(Collected data)
::::
File: config.mk
export PLATFORM = sky130hd
export DESIGN_NAME = fdc_ctrl_top
export DESIGN_NICKNAME = d
export VERILOG_FILES = /design/src/logic/fdc_pkg.sv /design/src/logic/fdc_host_port.sv /design/src/logic/fdc_result_fifo.sv /design/src/logic/fdc_command_sequencer.sv /design/src/logic/fdc_seek_engine.sv /design/src/logic/fdc_ctrl_top.sv
export SDC_FILE = /design/constraint.sdc
export NUM_CORES = 1
export LEC_CHECK = 0
export BUFFER_PORTS_ARGS = -buffer_cell sky130_fd_sc_hd__buf_2
export CAP_MARGIN = 10
export CORE_UTILIZATION = 45
export DETAILED_ROUTE_END_ITERATION = 8
export PLACE_DENSITY_LB_ADDON = 0.3
export SLEW_MARGIN = 20
export SYNTH_ARGS = -nofsm -noshare
export SYNTH_HDL_FRONTEND = slang
export SYNTH_SLANG_ARGS = --single-unit
export TNS_END_PERCENT = 20
File: constraint.sdc
create_clock -name i_clk_sys -period 3.3 [get_ports i_clk_sys]
set_clock_uncertainty 0.1 [all_clocks]
set_input_delay 0.33 -clock i_clk_sys [delete_from_list [all_inputs] [get_ports i_clk_sys]]
set_output_delay 0.33 -clock i_clk_sys [all_outputs]
set_load 0.02 [all_outputs]
File: src/logic/fdc_pkg.sv
/*
 * shared definitions for the floppy controller command path
 * command opcodes, sequencer states, bus and drive structs,
 * step timer, result FIFO and status register constants
 */

package fdc_pkg;

	// ==================================================================
	// encodings
	// ==================================================================

	// low five bits of the command byte
	typedef enum logic [4:0] {
		OP_SPECIFY     = 5'h03,
		OP_SENSE_DRIVE = 5'h04,
		OP_RECALIBRATE = 5'h07,
		OP_SENSE_INT   = 5'h08,
		OP_SEEK        = 5'h0F
	} fdc_opcode_e;

	typedef enum logic [2:0] {
		SEQ_IDLE,
		SEQ_SPEC_P1,     // step rate / head unload byte
		SEQ_SPEC_P2,     // head load byte, discarded
		SEQ_SDRV_P,
		SEQ_RECAL_P,
		SEQ_SEEK_DRV,
		SEQ_SEEK_CYL,
		SEQ_EXEC         // results being pushed
	} seq_state_e;

	// ==================================================================
	// structs
	// ==================================================================

	typedef struct packed {
		logic       strobe;
		logic [7:0] data;
	} host_byte_t;

	typedef struct packed {
		logic       strobe;
		logic       drive;
		logic [7:0] target;   // 0 for recalibrate
	} seek_cmd_t;

	typedef struct packed {
		logic       ready;
		logic       write_protect;
		logic       two_sided;
		logic [7:0] track_count;
	} drive_info_t;

	typedef struct packed {
		logic [7:0] pcn;      // present cylinder
		logic       busy;
		logic       int_pending;
		logic       seek_ok;
	} drive_seek_t;

	// ==================================================================
	// constants
	// ==================================================================

	localparam int STEP_CYCLES_PER_MS = 4000;
	localparam int STEP_PRESCALE_W    = $clog2(STEP_CYCLES_PER_MS);

	localparam int RESULT_FIFO_DEPTH = 8;
	localparam int RESULT_PTR_W      = 3;

	// main status register bits
	localparam int MSR_D0B = 0;
	localparam int MSR_D1B = 1;
	localparam int MSR_CB  = 4;
	localparam int MSR_DIO = 6;
	localparam int MSR_RQM = 7;

	localparam logic [7:0] ST0_INVALID       = 8'h80;
	localparam logic [7:0] ST0_SEEK_END      = 8'h20;
	localparam logic [7:0] ST0_ABNORMAL_SEEK = 8'hE8;

endpackage

File: src/logic/fdc_host_port.sv
/*
 * host bus port
 * read/write line sync and falling edge detect, one strobe per access,
 * read mux between status, result FIFO head and FF
 */

`timescale 1ns/1ps

module fdc_host_port (
	input  logic                i_clk_sys,
	input  logic                i_reset,
	input  logic                i_a0,
	input  logic                i_rd_n,
	input  logic                i_wr_n,
	input  logic [7:0]          i_din,
	input  logic [7:0]          i_msr,
	input  logic [7:0]          i_fifo_data,
	input  logic                i_fifo_not_empty,
	output logic [7:0]          o_dout,
	output fdc_pkg::host_byte_t o_cmd,
	output logic                o_fifo_pop
);

	logic       rd_q1, rd_q2;
	logic       wr_q1, wr_q2;
	logic       a0_q;
	logic [7:0] din_q;
	logic       rd_fall, wr_fall;

	always_ff @(posedge i_clk_sys) begin
		if (i_reset) begin
			rd_q1 <= 1'b1;   // bus idles high
			rd_q2 <= 1'b1;
			wr_q1 <= 1'b1;
			wr_q2 <= 1'b1;
		end else begin
			rd_q1 <= i_rd_n;
			rd_q2 <= rd_q1;
			wr_q1 <= i_wr_n;
			wr_q2 <= wr_q1;
		end
	end

	// address and data sampled alongside the strobes
	always_ff @(posedge i_clk_sys) begin
		a0_q  <= i_a0;
		din_q <= i_din;
	end

	assign rd_fall = rd_q2 & ~rd_q1;
	assign wr_fall = wr_q2 & ~wr_q1;

	assign o_cmd.strobe = wr_fall & a0_q;   // a0 low writes go nowhere
	assign o_cmd.data   = din_q;
	assign o_fifo_pop   = rd_fall & a0_q & i_fifo_not_empty;

	always_ff @(posedge i_clk_sys) begin
		if (i_reset) begin
			o_dout <= 8'h00;
		end else if (rd_fall) begin
			if (!a0_q)
				o_dout <= i_msr;
			else if (i_fifo_not_empty)
				o_dout <= i_fifo_data;
			else
				o_dout <= 8'hFF;   // read past end of results
		end
	end

endmodule

File: src/logic/fdc_result_fifo.sv
/*
 * result byte queue
 * circular buffer between the command sequencer and the host port
 */

`timescale 1ns/1ps

module fdc_result_fifo (
	input  logic       i_clk_sys,
	input  logic       i_reset,
	input  logic       i_push,
	input  logic [7:0] i_push_data,
	input  logic       i_pop,
	output logic [7:0] o_head,
	output logic       o_not_empty
);

	logic [7:0]                       mem [fdc_pkg::RESULT_FIFO_DEPTH];
	logic [fdc_pkg::RESULT_PTR_W-1:0] wr_ptr, rd_ptr;
	logic [fdc_pkg::RESULT_PTR_W:0]   count;
	logic                             do_push, do_pop;

	// full push and empty pop are dropped
	assign do_push = i_push &&
		(count != (fdc_pkg::RESULT_PTR_W + 1)'(fdc_pkg::RESULT_FIFO_DEPTH));
	assign do_pop  = i_pop && (count != '0);

	always_ff @(posedge i_clk_sys) begin
		if (do_push)
			mem[wr_ptr] <= i_push_data;
	end

	always_ff @(posedge i_clk_sys) begin
		if (i_reset) begin
			wr_ptr <= '0;
			rd_ptr <= '0;
			count  <= '0;
		end else begin
			if (do_push)
				wr_ptr <= wr_ptr + 1'b1;   // depth is a power of two, wraps itself
			if (do_pop)
				rd_ptr <= rd_ptr + 1'b1;
			case ({do_push, do_pop})
				2'b10:   count <= count + 1'b1;
				2'b01:   count <= count - 1'b1;
				default: count <= count;
			endcase
		end
	end

	assign o_head      = mem[rd_ptr];
	assign o_not_empty = (count != '0);

endmodule

File: src/logic/fdc_command_sequencer.sv
/*
 * command sequencer
 * opcode decode, parameter collection, result byte generation
 * for sense interrupt, sense drive and invalid commands,
 * seek/specify requests to the seek engine, main status byte
 */

`timescale 1ns/1ps

module fdc_command_sequencer (
	input  logic                       i_clk_sys,
	input  logic                       i_reset,
	input  fdc_pkg::host_byte_t        i_cmd,
	input  logic                       i_fifo_not_empty,
	input  fdc_pkg::drive_info_t [1:0] i_drive,
	input  fdc_pkg::drive_seek_t [1:0] i_seek_stat,
	output logic                       o_push,
	output logic [7:0]                 o_push_data,
	output fdc_pkg::seek_cmd_t         o_seek,
	output logic                       o_srt_load,
	output logic [3:0]                 o_srt,
	output logic                       o_int_ack,
	output logic                       o_int_ack_drive,
	output logic                       o_int_clear_all,
	output logic [7:0]                 o_msr
);

	fdc_pkg::seq_state_e  state;
	fdc_pkg::fdc_opcode_e opcode;
	logic                 seek_drv;    // drive byte of a seek
	logic [7:0]           res0, res1;  // res0 is next to push
	logic [1:0]           res_cnt;

	// sense interrupt result, picked from the pending flags
	logic                 si_any, si_drv;
	logic [7:0]           si_st0, si_pcn;
	// sense drive status result
	logic                 sd_drv;
	fdc_pkg::drive_info_t sd_info;
	logic [7:0]           sd_byte;

	assign opcode = fdc_pkg::fdc_opcode_e'(i_cmd.data[4:0]);

	always_comb begin
		si_any = i_seek_stat[0].int_pending | i_seek_stat[1].int_pending;
		si_drv = ~i_seek_stat[0].int_pending;   // drive 0 wins
		si_pcn = i_seek_stat[si_drv].pcn;
		if (!si_any)
			si_st0 = fdc_pkg::ST0_INVALID;
		else if (i_seek_stat[si_drv].seek_ok)
			si_st0 = fdc_pkg::ST0_SEEK_END | {7'd0, si_drv};
		else
			si_st0 = fdc_pkg::ST0_ABNORMAL_SEEK | {7'd0, si_drv};
	end

	always_comb begin
		sd_drv  = i_cmd.data[0];
		sd_info = i_drive[sd_drv];
		sd_byte = {1'b0,
			sd_info.write_protect & sd_info.ready,          // wp
			sd_info.ready,                                  // ready
			sd_info.ready & (i_seek_stat[sd_drv].pcn == 8'd0), // track 0
			sd_info.ready & sd_info.two_sided,              // two side
			2'b00,                                          // head, us1
			sd_drv};
	end

	// ==================================================================
	// command FSM
	// ==================================================================

	always_ff @(posedge i_clk_sys) begin
		if (i_reset) begin
			state           <= fdc_pkg::SEQ_IDLE;
			res_cnt         <= 2'd0;
			seek_drv        <= 1'b0;
			o_seek          <= '0;
			o_srt_load      <= 1'b0;
			o_srt           <= 4'd0;
			o_int_ack       <= 1'b0;
			o_int_ack_drive <= 1'b0;
			o_int_clear_all <= 1'b0;
		end else begin
			// strobes last one cycle
			o_seek.strobe   <= 1'b0;
			o_srt_load      <= 1'b0;
			o_int_ack       <= 1'b0;
			o_int_clear_all <= 1'b0;

			case (state)
				fdc_pkg::SEQ_IDLE:
				if (i_cmd.strobe && !i_fifo_not_empty) begin
					case (opcode)
						fdc_pkg::OP_SPECIFY: begin
							o_int_clear_all <= 1'b1;
							state           <= fdc_pkg::SEQ_SPEC_P1;
						end
						fdc_pkg::OP_SENSE_DRIVE: begin
							o_int_clear_all <= 1'b1;
							state           <= fdc_pkg::SEQ_SDRV_P;
						end
						fdc_pkg::OP_RECALIBRATE: begin
							o_int_clear_all <= 1'b1;
							state           <= fdc_pkg::SEQ_RECAL_P;
						end
						fdc_pkg::OP_SEEK: begin
							o_int_clear_all <= 1'b1;
							state           <= fdc_pkg::SEQ_SEEK_DRV;
						end
						fdc_pkg::OP_SENSE_INT: begin
							res0            <= si_st0;
							res1            <= si_pcn;
							res_cnt         <= si_any ? 2'd2 : 2'd1;
							o_int_ack       <= si_any;
							o_int_ack_drive <= si_drv;
							state           <= fdc_pkg::SEQ_EXEC;
						end
						default: begin   // anything else is invalid
							res0    <= fdc_pkg::ST0_INVALID;
							res_cnt <= 2'd1;
							state   <= fdc_pkg::SEQ_EXEC;
						end
					endcase
				end

				fdc_pkg::SEQ_SPEC_P1:
				if (i_cmd.strobe) begin
					o_srt      <= i_cmd.data[7:4];   // step rate nibble
					o_srt_load <= 1'b1;
					state      <= fdc_pkg::SEQ_SPEC_P2;
				end

				fdc_pkg::SEQ_SPEC_P2:
				if (i_cmd.strobe)
					state <= fdc_pkg::SEQ_IDLE;

				fdc_pkg::SEQ_SDRV_P:
				if (i_cmd.strobe) begin
					res0    <= sd_byte;
					res_cnt <= 2'd1;
					state   <= fdc_pkg::SEQ_EXEC;
				end

				fdc_pkg::SEQ_RECAL_P:
				if (i_cmd.strobe) begin
					o_seek <= '{strobe: 1'b1, drive: i_cmd.data[0], target: 8'd0};
					state  <= fdc_pkg::SEQ_IDLE;
				end

				fdc_pkg::SEQ_SEEK_DRV:
				if (i_cmd.strobe) begin
					seek_drv <= i_cmd.data[0];
					state    <= fdc_pkg::SEQ_SEEK_CYL;
				end

				fdc_pkg::SEQ_SEEK_CYL:
				if (i_cmd.strobe) begin
					o_seek <= '{strobe: 1'b1, drive: seek_drv, target: i_cmd.data};
					state  <= fdc_pkg::SEQ_IDLE;
				end

				fdc_pkg::SEQ_EXEC: begin
					res0    <= res1;   // shift next byte down
					res_cnt <= res_cnt - 2'd1;
					if (res_cnt == 2'd1)
						state <= fdc_pkg::SEQ_IDLE;
				end

				default: state <= fdc_pkg::SEQ_IDLE;
			endcase
		end
	end

	assign o_push      = (state == fdc_pkg::SEQ_EXEC);
	assign o_push_data = res0;

	always_comb begin
		o_msr = 8'h00;
		o_msr[fdc_pkg::MSR_D0B] = i_seek_stat[0].busy;
		o_msr[fdc_pkg::MSR_D1B] = i_seek_stat[1].busy;
		o_msr[fdc_pkg::MSR_CB]  = (state != fdc_pkg::SEQ_IDLE) | i_fifo_not_empty;
		o_msr[fdc_pkg::MSR_DIO] = i_fifo_not_empty;
		o_msr[fdc_pkg::MSR_RQM] = (state != fdc_pkg::SEQ_EXEC);
	end

endmodule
::::
• _Brief_
Your reply should hold only the lines from the first line of the records through the one with "export SYNTH_SLANG_ARGS = --single-unit", reproduced word for word.

• _Final answer_
File: config.mk
export PLATFORM = sky130hd
export DESIGN_NAME = fdc_ctrl_top
export DESIGN_NICKNAME = d
export VERILOG_FILES = /design/src/logic/fdc_pkg.sv /design/src/logic/fdc_host_port.sv /design/src/logic/fdc_result_fifo.sv /design/src/logic/fdc_command_sequencer.sv /design/src/logic/fdc_seek_engine.sv /design/src/logic/fdc_ctrl_top.sv
export SDC_FILE = /design/constraint.sdc
export NUM_CORES = 1
export LEC_CHECK = 0
export BUFFER_PORTS_ARGS = -buffer_cell sky130_fd_sc_hd__buf_2
export CAP_MARGIN = 10
export CORE_UTILIZATION = 45
export DETAILED_ROUTE_END_ITERATION = 8
export PLACE_DENSITY_LB_ADDON = 0.3
export SLEW_MARGIN = 20
export SYNTH_ARGS = -nofsm -noshare
export SYNTH_HDL_FRONTEND = slang
export SYNTH_SLANG_ARGS = --single-unit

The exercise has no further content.